In a production environment we recommend using Kubernetes. Follow this [guide](https://learn.microsoft.com/en-us/azure/api-management/how-to-self-hosted-gateway-on-kubernetes-in-production) to run the APIM self-hosted gateway in production. 

In [None]:
! docker run -d -p 80:8080 -p 443:8081 -e config.service.endpoint="{apim_config_endpoint}" -e config.service.auth="{self_hosted_gateway_auth}" -e runtime.deployment.artifact.source="Azure Portal" -e runtime.deployment.mechanism=Docker --name {self_hosted_gateway_name} mcr.microsoft.com/azure-api-management/gateway:v2

### 🧪 Test the API using a direct HTTP call

Requests is an elegant and simple HTTP library for Python that will be used here to make raw API requests and inspect the responses.

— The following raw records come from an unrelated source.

**config.mk**
```make
export PLATFORM = sky130hd
export DESIGN_NAME = privilege_state_control
export DESIGN_NICKNAME = d
export VERILOG_FILES = /design/src/design/priv_pkg.sv /design/src/design/priv_if.sv /design/src/design/privilege_state_control.sv /design/src/design/space_code_gen.sv /design/src/design/stack_select.sv
export SDC_FILE = /design/constraint.sdc
export NUM_CORES = 1
export LEC_CHECK = 0
export ABC_AREA = 1
export BUFFER_PORTS_ARGS = -buffer_cell sky130_fd_sc_hd__buf_2
export CORE_ASPECT_RATIO = 0.7
export CORE_MARGIN = 1
export CORE_UTILIZATION = 55
export DETAILED_ROUTE_END_ITERATION = 16
export GPL_TIMING_DRIVEN = 0
export PLACE_DENSITY = 0.81
export REMOVE_ABC_BUFFERS = 1
export SLEW_MARGIN = 20
export SYNTH_ARGS = -nofsm -noshare
export SYNTH_HDL_FRONTEND = slang
export SYNTH_SLANG_ARGS = --single-unit
```
**constraint.sdc**
```tcl
create_clock -name clock -period 10.7 [get_ports clock]
set_input_delay 1.07 -clock clock [delete_from_list [all_inputs] [get_ports clock]]
set_output_delay 1.07 -clock clock [all_outputs]
set_load 0.01 [all_outputs]
```
--- config.mk ---
export PLATFORM = sky130hd
export DESIGN_NAME = eilm_top
export DESIGN_NICKNAME = d
export VERILOG_FILES = /design/src/inc/eilm_pkg.sv /design/src/hw/eilm_sync.sv /design/src/hw/eilm_ahb.sv /design/src/hw/eilm_top.sv
export SDC_FILE = /design/constraint.sdc
export NUM_CORES = 1
export LEC_CHECK = 0
export BUFFER_PORTS_ARGS = -buffer_cell sky130_fd_sc_hd__clkbuf_2
export CAP_MARGIN = 30
export CORE_ASPECT_RATIO = 1.75
export CORE_MARGIN = 2
export CORE_UTILIZATION = 30
export CTS_BUF_LIST = sky130_fd_sc_hd__clkbuf_2 sky130_fd_sc_hd__clkbuf_4 sky130_fd_sc_hd__clkbuf_8
export DETAILED_ROUTE_END_ITERATION = 8
export PLACE_DENSITY = 0.6
export SETUP_SLACK_MARGIN = 0.4
export SKIP_LAST_GASP = 1
export SYNTH_ARGS = -nofsm -noshare
export SYNTH_HDL_FRONTEND = slang
export SYNTH_SLANG_ARGS = --single-unit
--- constraint.sdc ---
create_clock -name sys_clk -period 2.25 [get_ports sys_clk]
set_input_delay 0.1125 -clock sys_clk [delete_from_list [all_inputs] [get_ports sys_clk]]
set_output_delay 0.1125 -clock sys_clk [all_outputs]
set_load 0.02 [all_outputs]
--- src/inc/eilm_pkg.sv ---
package eilm_pkg;
    // ----------------------------------------
    // register map (byte addresses)
    // ----------------------------------------
    localparam logic [7:0] CTRL_ADDR   = 8'h00;
    localparam logic [7:0] STATUS_ADDR = 8'h04;
    localparam logic [7:0] IRQST_ADDR  = 8'h08;
    localparam logic [7:0] IRQMSK_ADDR = 8'h0C;
    localparam logic [7:0] RAW_ADDR    = 8'h10;
    localparam logic [7:0] ID_ADDR     = 8'h14;
    // arbitrary identification value
    localparam logic [31:0] ID_VALUE   = 32'h0E11_0001;
    // ----------------------------------------
    // field positions
    // ----------------------------------------
    localparam int CTRL_RAMP_CLR  = 0;
    localparam int CTRL_SW_STOP   = 1;
    localparam int CTRL_HI_INT    = 2;
    localparam int CTRL_SPARE_EN  = 3;
    localparam logic [31:0] CTRL_RESET = 32'h0000_0000;
    localparam int IRQ_BITS = 4;
    localparam int IRQ_R1_DROP  = 0;
    localparam int IRQ_R2_DROP  = 1;
    localparam int IRQ_RAMP     = 2;
    localparam int IRQ_DUMPFLT  = 3;
    localparam int SPARE_BITS = 4;
    localparam int DUMP_BITS  = 4;
    localparam int PIN_BITS = 21;

    // dump block position code
    typedef enum logic [1:0] {
        DUMP_MOVING = 2'b00,
        DUMP_IN     = 2'b01,
        DUMP_OUT    = 2'b10,
        DUMP_BAD    = 2'b11
    } eilm_dump_e;

    // collider-side inputs of one ring
    typedef struct packed {
        logic permit;      // beam permit loop derived input
        logic circulating; // intensity monitor sees beam
        logic request;     // extraction request / interlock ok
        logic kicker;      // reserved: injection kicker state
        logic septum;      // reserved: injection septum state
        logic loopState;   // reserved: permit loop state
    } eilm_ring_s;

    typedef struct packed {
        eilm_ring_s         ring1;
        eilm_ring_s         ring2;
        logic               rampTrig;
        logic               targetOk;   // neutrino target beam
        logic               ntLineOk;   // neutrino target line
        logic               r2LineOk;   // ring2 transfer line
        logic               r1LineOk;   // ring1 transfer line
        logic [SPARE_BITS-1:0] spare;
    } eilm_pins_s;

    typedef struct packed {
        eilm_dump_e ring2Down;  // downstream, ring2 transfer line
        eilm_dump_e firstExt;   // first extraction line
        eilm_dump_e ring1Down;  // downstream, ring1 transfer line
        eilm_dump_e secondExt;  // second extraction line
    } eilm_dumps_s;

    typedef struct packed {
        logic ring1Permit;
        logic ring2Permit;
        logic targetPermit;
    } eilm_permit_s;
endpackage

--- src/hw/eilm_sync.sv ---
module eilm_sync #(
    parameter int W = 1
) (
    input  wire logic         sys_clk,
    input  wire logic         rst_b,
    input  wire logic [W-1:0] pinIn,
    output logic      [W-1:0] syncOut
);
    typedef struct packed {
        logic [W-1:0] meta;
        logic [W-1:0] stable;
    } eilm_sync_s;

    eilm_sync_s state_q;
    eilm_sync_s state_d;

    always_comb
    begin
        state_d.meta   = pinIn;
        state_d.stable = state_q.meta;
    end

    always_ff @(posedge sys_clk or negedge rst_b)
    begin
        if (!rst_b)
        begin
            state_q <= '0;
        end
        else
        begin
            state_q <= state_d;
        end
    end

    assign syncOut = state_q.stable;
endmodule

--- src/hw/eilm_ahb.sv ---
module eilm_ahb (
    input  wire logic        sys_clk,
    input  wire logic        rst_b,
    input  wire logic        hsel,
    input  wire logic [7:0]  haddr,
    input  wire logic [1:0]  htrans,
    input  wire logic        hwrite,
    input  wire logic [2:0]  hsize,
    input  wire logic        hready,
    input  wire logic [31:0] hwdata,
    input  wire logic [31:0] rdData,
    output logic             hreadyout,
    output logic             hresp,
    output logic [31:0]      hrdata,
    output logic             wrEn,
    output logic [7:0]       wrAddr,
    output logic [31:0]      wrData,
    output logic [7:0]       rdAddr
);
    typedef struct packed {
        logic       wrPend;
        logic [7:0] addr;
    } eilm_ahb_s;

    eilm_ahb_s state_q;
    eilm_ahb_s state_d;
    logic      take;

    // only whole-word single transfers are used; hsize is not checked
    assign take = hsel & hready & htrans[1];

    always_comb
    begin
        state_d = state_q;
        if (hready)
        begin
            state_d.wrPend = take & hwrite;
            if (take)
            begin
                state_d.addr = {haddr[7:2], 2'b00};
            end
        end
    end

    always_ff @(posedge sys_clk or negedge rst_b)
    begin
        if (!rst_b)
        begin
            state_q <= '0;
        end
        else
        begin
            state_q <= state_d;
        end
    end

    // zero wait states: read data comes straight from the register file
    assign hreadyout = 1'b1;
    assign hresp     = 1'b0;
    assign rdAddr    = state_q.addr;
    assign hrdata    = rdData;
    assign wrEn      = state_q.wrPend;
    assign wrAddr    = state_q.addr;
    assign wrData    = hwdata;
endmodule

⚠️ The requests might take some minutes depending on your running environment. 

In [None]:
url = apim_resource_gateway_url + "/openai/deployments/" + openai_deployment_name + "/chat/completions?api-version=" + openai_api_version
messages={"messages":[
    {"role": "user", "content": "write me a poem about the moon"}
]}
response = requests.post(url, headers = {'api-key':apim_subscription_key}, json = messages)
print("status code: ", response.status_code)
print("headers ", response.headers)
print("x-ms-region: ", response.headers.get("x-ms-region")) # this header is useful to determine the region of the backend that served the request
if (response.status_code == 200):
    data = json.loads(response.text)
    print("response: ", data.get("choices")[0].get("message").get("content"))
else:
    print(response.text)

### 🧪 Test the API using the Azure OpenAI Python SDK
OpenAPI provides a widely used [Python library](https://github.com/openai/openai-python). The library includes type definitions for all request params and response fields. The goal of this test is to assert that APIM can seamlessly proxy requests to OpenAI without disrupting its functionality.
- Note: run ```pip install openai``` in a terminal before executing this step.

In [None]:
from openai import AzureOpenAI
messages=[
    {"role": "user", "content": "write me a poem about the sea"}
]
client = AzureOpenAI(
    azure_endpoint=apim_resource_gateway_url,
    api_key=apim_subscription_key,
    api_version=openai_api_version
)
response = client.chat.completions.create(model=openai_model_name, messages=messages)
print(response.choices[0].message.content)

### 🗑️ Clean up resources

When you're finished with the lab, you should remove all your deployed resources from Azure to avoid extra charges and keep your Azure subscription uncluttered.
Use the [clean-up-resources notebook](clean-up-resources.ipynb) for that.